In addition, Spark was engineered from the bottom-up for performance, it can be multiple times faster 
than Hadoop for massive data processing by using in-memory calculating and many other optimizations. 
Besides the reason of time performance, many reasons make Apache spark more suitable for big data analysis 
over Apache Hadoop such as Hadoop only uses Map and Reduce operation, while Spark use Map, Reduce, 
Join, and Sample. However, Spark supports four programming environments which are Java, Scala, Python, 
and R [20], [21]. Using Scala of Spark increases the speed computation of the algorithms and completes them 
in less time as compared to Java furthermore, the favorites of Scala noticed in supervised ML algorithms such 
as regression and unsupervised ML algorithms like clustering [22]. 

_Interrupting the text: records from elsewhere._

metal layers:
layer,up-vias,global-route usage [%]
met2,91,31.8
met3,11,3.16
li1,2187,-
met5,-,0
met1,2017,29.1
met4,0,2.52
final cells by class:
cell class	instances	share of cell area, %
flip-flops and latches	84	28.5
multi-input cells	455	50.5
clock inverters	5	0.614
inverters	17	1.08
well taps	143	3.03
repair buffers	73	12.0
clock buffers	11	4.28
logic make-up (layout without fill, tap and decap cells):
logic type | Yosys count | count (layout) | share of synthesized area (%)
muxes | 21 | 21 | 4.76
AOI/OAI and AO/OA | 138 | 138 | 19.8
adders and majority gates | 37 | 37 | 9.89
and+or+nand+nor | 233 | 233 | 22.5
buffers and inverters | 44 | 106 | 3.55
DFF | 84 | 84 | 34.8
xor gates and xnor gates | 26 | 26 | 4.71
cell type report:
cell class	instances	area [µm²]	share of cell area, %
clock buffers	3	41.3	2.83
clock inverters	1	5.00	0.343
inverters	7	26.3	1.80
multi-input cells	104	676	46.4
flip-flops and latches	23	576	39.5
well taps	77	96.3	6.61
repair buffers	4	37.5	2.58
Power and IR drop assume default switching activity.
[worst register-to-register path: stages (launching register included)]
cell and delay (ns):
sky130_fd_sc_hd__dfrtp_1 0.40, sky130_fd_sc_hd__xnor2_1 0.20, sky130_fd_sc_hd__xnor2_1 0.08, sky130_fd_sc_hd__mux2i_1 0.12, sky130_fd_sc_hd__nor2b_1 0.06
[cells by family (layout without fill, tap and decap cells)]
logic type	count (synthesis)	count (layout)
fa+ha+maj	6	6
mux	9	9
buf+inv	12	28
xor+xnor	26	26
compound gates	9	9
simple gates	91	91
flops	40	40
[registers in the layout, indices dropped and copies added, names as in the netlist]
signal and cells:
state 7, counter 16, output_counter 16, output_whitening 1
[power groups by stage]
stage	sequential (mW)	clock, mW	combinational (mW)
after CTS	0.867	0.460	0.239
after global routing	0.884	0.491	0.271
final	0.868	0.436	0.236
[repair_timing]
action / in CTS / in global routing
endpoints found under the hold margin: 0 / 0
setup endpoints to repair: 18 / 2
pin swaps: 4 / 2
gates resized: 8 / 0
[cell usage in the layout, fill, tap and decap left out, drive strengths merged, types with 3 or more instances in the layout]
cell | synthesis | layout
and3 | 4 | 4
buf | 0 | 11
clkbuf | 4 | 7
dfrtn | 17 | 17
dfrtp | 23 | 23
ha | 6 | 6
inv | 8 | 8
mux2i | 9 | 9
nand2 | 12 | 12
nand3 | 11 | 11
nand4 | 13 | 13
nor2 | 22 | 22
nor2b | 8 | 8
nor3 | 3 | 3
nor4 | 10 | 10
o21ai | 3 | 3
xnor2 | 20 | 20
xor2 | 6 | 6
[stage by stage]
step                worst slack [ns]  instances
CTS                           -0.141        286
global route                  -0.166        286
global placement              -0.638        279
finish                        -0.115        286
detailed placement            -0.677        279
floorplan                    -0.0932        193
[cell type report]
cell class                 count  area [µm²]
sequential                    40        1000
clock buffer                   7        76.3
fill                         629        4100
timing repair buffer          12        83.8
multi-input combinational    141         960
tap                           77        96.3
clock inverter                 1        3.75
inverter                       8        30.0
==> design/flow/design.v <==
module data_rate( clock, reset, trigger, output_data_rate );
input clock, reset;
input trigger;
output reg output_data_rate;
reg[399:0] state;
reg[15:0] counter;
reg[7:0] data1;
reg[7:0] data2;
reg[7:0] data3;
reg[7:0] data4;
reg[7:0] data5;
reg[7:0] data6;
reg[7:0] data7;
reg[7:0] data8;
reg[7:0] data9;
reg[7:0] data10;
always @(posedge clock or negedge reset)
begin
    if (!reset)
    begin
        output_data_rate <= 0;
        data1 <= #1 8'b10000000;
        data2 <= #1 8'b00000000;
        data3 <= #1 8'b00010001;
        data4 <= #1 8'b10011101;
        data5 <= #1 8'b01111000;
        data6 <= #1 8'b10010000;
        data7 <= #1 8'b10111101;
        data8 <= #1 8'b11011011;
        data9 <= #1 8'b11010011;
        data10 <= #1 8'b10001101;
        state[399:0] <= {data2,data2,data2,data2,data2, data1,data2,data2,data2,data2, data2,data2,data2,data2,data2, data2,data2,data2,data2,data2, data2,data2,data2,data2,data2, data2,data2,data2,data2,data2, data2,data2,data2,data2,data2, data2,data2,data2,data2,data2, data2,data2,data2,data2,data2, data2,data2,data2,data2,data2}; 
        counter <= 0;
    end
    else if (trigger)
    begin
        if (counter==16'd0)
        begin
            counter <= counter+1;
            state <= {state[398:0],state[399]};
            output_data_rate <= state[399];
        end
        else
        begin
            counter <= counter + 1;
            if (counter==16'd49)
                counter <= 0;
        end
    end
    else
    begin
        output_data_rate <= 0;
        state[399:0] <= {data1,data2,data2,data2,data2, data2,data2,data2,data2,data2, data2,data2,data2,data2,data2, data2,data2,data2,data2,data2, data2,data2,data2,data2,data2, data2,data2,data2,data2,data2, data2,data2,data2,data2,data2, data2,data2,data2,data2,data2, data2,data2,data2,data2,data2, data2,data2,data2,data2,data2}; 
        counter <= 0;
    end
end
endmodule
## flow/run.sh

```bash
#!/bin/bash
# OpenROAD 26Q1-2900-gdf79404cd8, Yosys 0.63+post, stock flow scripts
make -C /OpenROAD-flow-scripts/flow DESIGN_CONFIG=/design/flow/config.mk WORK_HOME=/design/flow/orfs finish
```

## flow/config.mk

```make
export PLATFORM = sky130hd
export DESIGN_NAME = tap
export DESIGN_NICKNAME = tap
export VERILOG_FILES = /design/flow/design.v
export SDC_FILE = /design/flow/constraint.sdc
export NUM_CORES = 4
export LEC_CHECK = 1
export CORE_AREA = 10 10 70 70
export DIE_AREA = 0 0 80 80
```

## flow/constraint.sdc

```tcl
current_design tap

set clk_period 1.6
set clk_io_pct 0.2

create_clock -name clk0 -period $clk_period [get_ports {tclk}]

set non_clock_inputs [all_inputs -no_clocks]
set_input_delay [expr $clk_period * $clk_io_pct] -clock clk0 $non_clock_inputs
set_output_delay [expr $clk_period * $clk_io_pct] -clock clk0 [all_outputs]
```

## flow/design.v

```verilog
module tap
(
  input tclk,
  input tms,
  input trst,
  output reg test_logic_reset,
  output reg run_test_idle,
  output reg select_dr_scan,
  output reg capture_dr,
  output reg shift_dr,
  output reg exit1_dr,
  output reg pause_dr,
  output reg exit2_dr,
  output reg update_dr,
  output reg select_ir_scan,
  output reg capture_ir,
  output reg shift_ir,
  output reg exit1_ir,
  output reg pause_ir,
  output reg exit2_ir,
  output reg update_ir
);
reg [3:0] state;
reg [3:0] next_state;
always @ (posedge tclk or negedge trst)
begin
	if(trst == 0)
		state = 4'h0;
	else
		state = next_state;
end
initial
begin
	state = 4'h0;
end
always @ (state or tms)
begin
  case(state)
		4'h0:
			begin
			if(tms==1) next_state = 4'h0; 
			else next_state = 4'h1;
			end
		4'h1:
			begin
			if(tms==1) next_state = 4'h2; 
			else next_state = 4'h1;
			end
		4'h2:
			begin
			if(tms==1) next_state = 4'h9; 
			else next_state = 4'h3;
			end
		4'h3:
			begin
			if(tms==1) next_state = 4'h5; 
			else next_state = 4'h4;
			end
		4'h4:
			begin
			if(tms==1) next_state = 4'h5; 
			else next_state = 4'h4;
			end
		4'h5:
			begin
			if(tms==1) next_state = 4'h8; 
			else next_state = 4'h6;
			end
		4'h6:
			begin
			if(tms==1) next_state = 4'h7; 
			else next_state = 4'h6;
			end
		4'h7:
			begin
			if(tms==1) next_state = 4'h8; 
			else next_state = 4'h4;
			end
		4'h8:
			begin
			if(tms==1) next_state = 4'h2; 
			else next_state = 4'h1;
			end
		4'h9:
			begin
			if(tms==1) next_state = 4'h0;
			else next_state = 4'hA;
			end
		4'hA:
			begin
			if(tms==1) next_state = 4'hC; 
			else next_state = 4'hB;
			end
		4'hB:
			begin
			if(tms==1) next_state = 4'hC; 
			else next_state = 4'hB;
			end
		4'hC:
			begin
			if(tms==1) next_state = 4'hF;
			else next_state = 4'hD;
			end
		4'hD:
			begin
			if(tms==1) next_state = 4'hE;
			else next_state = 4'hD;
			end
		4'hE:
			begin
			if(tms==1) next_state = 4'hF;
			else next_state = 4'hB;
			end
		4'hF:
			begin
			if(tms==1) next_state = 4'h2;
			else next_state = 4'h1;
			end
	endcase
end
always @ (state)
begin
  test_logic_reset = 1'b0;
	run_test_idle = 1'b0;
	select_dr_scan = 1'b0;
	capture_dr = 1'b0;
	shift_dr = 1'b0;
	exit1_dr = 1'b0;
	pause_dr = 1'b0;
	exit2_dr = 1'b0;
	update_dr = 1'b0;
	select_ir_scan = 1'b0;
	capture_ir = 1'b0;
	shift_ir = 1'b0;
	exit1_ir = 1'b0;
	pause_ir = 1'b0;
	exit2_ir = 1'b0;
	update_ir = 1'b0;
  case(state)
		4'h0: test_logic_reset = 1'b1;
		4'h1:    run_test_idle = 1'b1;
		4'h2:   select_dr_scan = 1'b1;
		4'h3:       capture_dr = 1'b1;
		4'h4:         shift_dr = 1'b1;
		4'h5:         exit1_dr = 1'b1;
		4'h6:         pause_dr = 1'b1;
		4'h7:         exit2_dr = 1'b1;
		4'h8:        update_dr = 1'b1;
		4'h9:   select_ir_scan = 1'b1;
		4'hA:       capture_ir = 1'b1;
		4'hB:         shift_ir = 1'b1;
		4'hC:         exit1_ir = 1'b1;
		4'hD:         pause_ir = 1'b1;
		4'hE:         exit2_ir = 1'b1;
		4'hF:        update_ir = 1'b1;
	endcase
end
endmodule
```

==> flow_metrics.tcl <==
# implementation run metrics
set metrics [dict create \
    num_rows 21 \
    fin_cells 142 \
    viasPerCell 3.91 \
    pwr-share-comb 0.772 \
    grt_pass1_vias 535 \
    place_congestion 0.796 \
    topCellsByArea "dfrtp_1, nor2_1, nor3_1, buf_4, a21oi_1" \
    p_sw_frac 0.398 \
    io_buffers 18 \
    pre_cts_ws_ns -0.135 \
    path_max_fanout 5 \
    hp-class "input pin to async pin" \
    layout_setup_ws_ns -0.188 \
    worstMarginPinSlew_ns 0.234 \
    avgSynthCellArea_sq_um 6.85 \
    die_y_microns 80 \
    slowest_stage "clkdlybuf4s50_1" \
    drc 0 \
    cts_root_buf "clkbuf_4" \
    clockPowerShare 0.073 \
    synth_cells 57 \
    syn_area_sq_um 390 \
    drv_cap 0 \
    crit_family "buffers and inverters" \
    slew_headroom 0.843 \
    p_int_mw 1.02 \
    p_leak_nw 0.450 \
    drive_gt1_frac 0.500 \
    finalClockSkew_ns 0.00163 \
    p_seq_frac 0.154 \
    period_minus_slack_ns 1.79 \
    max-clock-path-buffers 2 \
    drt_first_pass_iters 4 \
    clock_latency_ns 0.23 \
    worstSetupPathType "flip-flop to output pin" \
    ant_nets 0 \
    numCtsBuffers 3 \
    powerDensity_mw_per_mm2 1910 \
    final_max_slew_viol_count 0 \
    failed_checks "setup timing" \
    period_used_share 1.12 \
    required_ns 1.28 \
    holdWs_ns 0.303 \
    dp_cells 127 \
    cts.sinks 4 \
    grt_max_degree 9 \
    core_sq_mm 0.00342 \
    drt_wl_total_mm 1.60 \
    grt-ovfl-total 0 \
    dr_total_vias 555 \
    synth_cell_types 21 \
    crit_buf_inv 1 \
    ys_cells 57 \
    grtUsageTotal 0.0452 \
    rsz0062_at_grt "true" \
    area_growth_pct 127 \
    clk_pin_slew_ns 0.04 \
    die_area_sq_mm 0.00640 \
    cp-start-kind "flip-flop" \
    floorplan.core_util 0.114 \
    grt_pass1_wl_mm 2.44 \
    antenna_cells_inserted 0 \
    ios 19 \
    cts_tree "built" \
    cp_num_cells 3 \
    yosys_warnings 1 \
    cp.arrival_ns 1.47 \
    outcome "finished, violations left" \
    cpPeakStageDelay_ns 0.49 \
    antenna_found_initial 0 \
    max_freq_mhz 559 \
    irDropWorstVdd_v 0.000501 \
    rr_worst_depth 5 \
    yosysTopAreaCell "dfrtp_1" \
    tool_warnings 27 \
    die_x_microns 80 \
    path_cells "nand2_1 -> nor2_2 -> clkdlybuf4s50_1" \
    wl_per_cell_microns 11.3 \
    end_kind "output pin" \
    synth_chip_area_sq_um 390 \
    largest_reg_flops 4 \
    setup_violations 11 \
    synth_top_area_share 0.256 \
    switchingPower_mw 0.673 \
    initialDrtViolationCount 26 \
    ys.flops 4 \
    postSynthSeqShare 0.256 \
    htree_levels 1 \
    dpl.hpwl_mm 1.15 \
    hold_violations 0 \
]
cell families after synthesis:
kind of cell           after synthesis  share of synthesized area
flip-flops                           4                      0.256
AND-OR/OR-AND                       12                      0.221
XOR/XNOR                             1                     0.0224
AND/OR/NAND/NOR                     32                      0.388
buffers and inverters                8                      0.112
==> flow/config.mk <==
export PLATFORM = sky130hd
export DESIGN_NAME = alu
export DESIGN_NICKNAME = alu
export VERILOG_FILES = /design/flow/design.v
export SDC_FILE = /design/flow/constraint.sdc
export NUM_CORES = 4
export LEC_CHECK = 1
export CORE_UTILIZATION = 30
==> flow/run.sh <==
#!/bin/bash
# OpenROAD 26Q1-2900-gdf79404cd8, Yosys 0.63+post, stock flow scripts
make -C /OpenROAD-flow-scripts/flow DESIGN_CONFIG=/design/flow/config.mk WORK_HOME=/design/flow/orfs finish
==> flow/constraint.sdc <==
current_design alu

set clk_period 5.1
set clk_io_pct 0.2

create_clock -name clk0 -period $clk_period [get_ports {clk}]

set non_clock_inputs [all_inputs -no_clocks]
set_input_delay [expr $clk_period * $clk_io_pct] -clock clk0 $non_clock_inputs
set_output_delay [expr $clk_period * $clk_io_pct] -clock clk0 [all_outputs]
==> flow/design.v <==
`timescale 1ns / 1ps
module alu(A,B,op_code,clk,en,result_out,flag_carry,flag_zero);
	parameter N=8;
	input [N-1:0] A,B;
	input [2:0] op_code;
	input clk,en;
	output [N-1:0] result_out;
	output reg flag_carry,flag_zero;
	reg [N-1:0] result;
	parameter ADD=3'b000,
		  ADC=3'b001,
		  SUB=3'b010,
		  INC=3'b011,
		  DEC=3'b100,
		  CMP=3'b101,
		  SHL=3'b110,
		  SHR=3'b111;
	assign result_out=result;
	always @(posedge clk) begin
	   if(en) begin
            case(op_code)
            ADD: {flag_carry,result} = A+B;
            ADC: {flag_carry,result} = A+B+flag_carry;
            SUB: {flag_carry,result} = A-B;
            INC: {flag_carry,result} = A+1'b1;
            DEC: {flag_carry,result} = A-1'b1;
            CMP: 
                begin 
                    if(A<B) result=1; 
                    else if (A==B) result=2;
                    else result=4;
                end
            SHL: result = A<<1;
            SHR: result = A>>1;
            default: result = 'hXX;
            endcase
        end
		flag_zero=(result==0)?1:0;
	end
endmodule
==> impl_metrics.tcl <==
# metrics dict for downstream scripts
set metrics [dict create \
    outcome "finished clean" \
    yosys-top-cells-count "nor2_1, inv_1, a21oi_1, ha_1, nand3_1" \
    fp_util_pct 31.2 \
    synthArstFlopShare_pct 0 \
    cts_resized 0 \
    design.portCount 31 \
    grt_max_degree 21 \
    crit_path_start_kind "primary input" \
    tritoncts "yes" \
    clkLatencyLatePin_ns 0.23 \
    edf_count 1 \
    syn_area_per_cell_um2 7.63 \
    skew_ns 0.00630 \
    r2r_cells 9 \
    post-place-cells 387 \
    die_area_um2 7440 \
    initialDrtViolationCount 277 \
    synth_flop_count 10 \
    drc 0 \
    via_per_inst 5.34 \
    core-area_um2 6830 \
    die_h_um 86.3 \
    dp_hpwl_um 4780 \
    ys_seq_share_pct 9.87 \
    path_class "in -> reg" \
    rsz0062_at_grt "false" \
    peakVddDrop_mv 0.0733 \
    clk_pin_slew_ns 0.05 \
    synthDominantCellAreaShare_pct 11.8 \
    max-cap-violations 0 \
    period_minus_slack_ns 4.26 \
    arrival_ns 4.21 \
    final_util_pct 36.1 \
    synth_stat.cells 279 \
    area_leaders "ha_1, dfxtp_1, a21oi_1" \
    max-slew-margin-rel_pct 42.7 \
    port_buffers 30 \
    drt_wl_total_um 5930 \
    drv_slew 0 \
    cp-end-kind "register" \
    min_path_type "reg -> reg" \
    gp_congestion 0.935 \
    diodes 0 \
    first_global_vias 1936 \
    grt-ovfl-total 0 \
    syn_area_um2 2130 \
    ys.flop_type "dfxtp_1" \
    worst-path-max-fanout 14 \
    synth_top_cell_by_count "nor2_1" \
    required_ns 5.06 \
    cts.sinks 10 \
    startpoint "A[2]" \
    rows 30 \
    postCtsHoldBufs 0 \
    leakagePower_nw 0.976 \
    drive_above_1_share_pct 6.44 \
    synth_cells 279 \
    yosysTopAreaCell "ha_1" \
    max_freq_mhz 235 \
    antenna_found_initial 0 \
    syn_to_final_growth_pct 15.7 \
    grt_usage_pct 16.7 \
    dr.pass1.iters 4 \
    fp.dieW_um 86.3 \
    fillCellCount 732 \
    crit_end "flag_carry" \
    wl_per_cell_um 15.2 \
    ys_area_um2 2130 \
    ctsLongestPathBuffers 2 \
    r2r_start "flag_carry" \
    setup_tns_ns 0 \
    powerDensity_nw_per_um2 175 \
    synth_warnings 1 \
    ys_types 64 \
    cts_root_buf "clkbuf_8" \
    r2r_end "flag_zero" \
    cts_setup_buffers 0 \
    numCtsBuffers 3 \
    worst_slew_pin_slew_ns 0.856 \
    antenna_left 0 \
    hold_violations 0 \
    warnings 34 \
    grt_first_pass_wirelength_um 9690 \
    finalSetupViolCount 0 \
    htreeDepth 1 \
    fin_cells 391 \
    vias 2088 \
    r2r_slack_ns 2.67 \
    finalCritPeriodShare_pct 83.4 \
]
==> sequential cells by signal, indices dropped and copies added (netlist names) <==
signal      cells
flag_zero       1
flag_carry      1
result          8
==> logic make-up (layout without fill, tap and decap cells) <==
group	Yosys count	count (layout)	share of synthesized area (%)
buffers and inverters	41	57	10.9
multiplexers	9	9	4.23
flip-flops	10	10	9.87
XOR/XNOR	17	17	8.05
adder cells (fa/ha/maj)	22	22	13.6
AND/OR/NAND/NOR	100	100	26.6
AND-OR/OR-AND	80	80	26.7
==> layer usage <==
| layer | part of all wire [%] | track usage (%) | up-vias |
|---|---|---|---|
| met5 | 0 | 0 | - |
| met4 | 3.9 | 5.61 | 0 |
| met3 | 6.9 | 1.26 | 16 |
| met2 | 44 | 25.3 | 82 |
| met1 | 46 | 25.3 | 939 |
| li1 | - | - | 1051 |
==> final cells by class <==
| class | count | area (um2) | share of cell area, % |
|---|---|---|---|
| clock buffer | 4 | 45.0 | 1.83 |
| tap | 96 | 120 | 4.88 |
| inverter | 23 | 100 | 4.06 |
| multi-input combinational | 228 | 1690 | 68.5 |
| sequential | 10 | 210 | 8.53 |
| timing repair buffer | 30 | 300 | 12.2 |
==> cell usage in the layout, fill, tap and decap left out, types with 3 or more instances in the layout <==
master / Yosys / layout
xor2_1: 5 / 5
nand2_1: 11 / 11
a21o_1: 3 / 3
a211oi_1: 9 / 9
and3_1: 4 / 4
nand3_1: 14 / 14
clkbuf_8: 1 / 3
clkdlybuf4s50_1: 0 / 30
or3b_1: 3 / 3
a211o_1: 3 / 3
nor2b_1: 3 / 3
a31oi_1: 4 / 4
o221ai_1: 5 / 5
nand2b_1: 4 / 4
nor3b_1: 7 / 7
o21ai_0: 10 / 10
nor2_1: 24 / 24
ha_1: 20 / 20
nor3_1: 11 / 11
inv_1: 22 / 22
o2111ai_1: 4 / 4
xnor2_1: 9 / 9
mux2i_1: 9 / 9
a21oi_1: 21 / 21
nand3b_1: 5 / 5
dfxtp_1: 9 / 9
==> worst min path at each step <==
| stage | end | from | slack (ns) | depth (start not counted) |
|---|---|---|---|---|
| CTS | result[2] | result[2] | 0.51 | 2 |
| global route | result[5] | result[5] | 0.55 | 2 |
| finish | result[2] | result[2] | 0.51 | 2 |
==> worst max-delay path: stages <==
cell,delay (ns)
clkdlybuf4s50_1,0.79
ha_1,0.43
nand2b_1,0.21
a211oi_1,0.36
mux2i_1,0.23
o2111ai_1,0.29
or4_1,0.58
a22oi_1,0.15
o2111ai_1,0.13
==> through the flow <==
stage / hold WS (ns) / worst slack [ns] / power (mW) / area (um2)
finish: 0.512 / 0.845 / 0.432 / 2460
global route: 0.551 / 0.617 / 0.465 / 2460
CTS: 0.512 / 0.859 / 0.433 / 2460
detailed placement: 0.507 / 0.607 / 0.348 / 2420
global placement: 0.508 / 0.586 / 0.350 / 2420
floorplan: 0.439 / 1.56 / 0.270 / 2130
==> power breakdown <==
| part | internal [mW] | switching [mW] |
|---|---|---|
| Sequential | 0.0929 | 0.00835 |
| Clock | 0.0544 | 0.0274 |
| Combinational | 0.116 | 0.133 |
| Total | 0.264 | 0.168 |
Power and IR drop assume default switching activity.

2.2.1. Spark distributed environment and cluster managers 

Hopefully, Spark is working in one node environment as well as in the multi-node environment. 
Without any doubt every multi-node environment needs a cluster manager, Spark supports four cluster manager 
types which are standalone cluster mode, Hadoop Yarn, Apache Mesos, and Kubernetes [18]. Spark 
architecture based on the distributed environment has three primary elements which are [23],[24]: 

a. Driver program: it is the heart of the Job execution process in Spark and this element represents the slave 
node in a Spark cluster. The driver runs the application code that creates RDD’s and then creates an object 
called Spark Context that administers and manages running applications 

b. Cluster manager: this element is working for arranging the application workflow that allocated by the driver 
program to the workers. However, it operates all the resources in the cluster and brings back their situation 
to the driver program. In another word, the cluster manager is controlling the whole communication 
between the master node and the slaves when they run an application 

c. Worker nodes: every worker node denotes a container of one operation throughout the Spark program 
execution. In another term of meaning, each worker-node has its executors and every executor will run 
several jobs. 

In the Spark distributed environment, the driver program runs in its own Java process. These drivers 
communicate with a potentially huge number of distributed workers who are called also executors. Every 
executor is a single java process. A Spark application is a mixture of the driver and its executors. Spark 
application is running on a group of machines with the assistance of the utilized cluster manager [18]. 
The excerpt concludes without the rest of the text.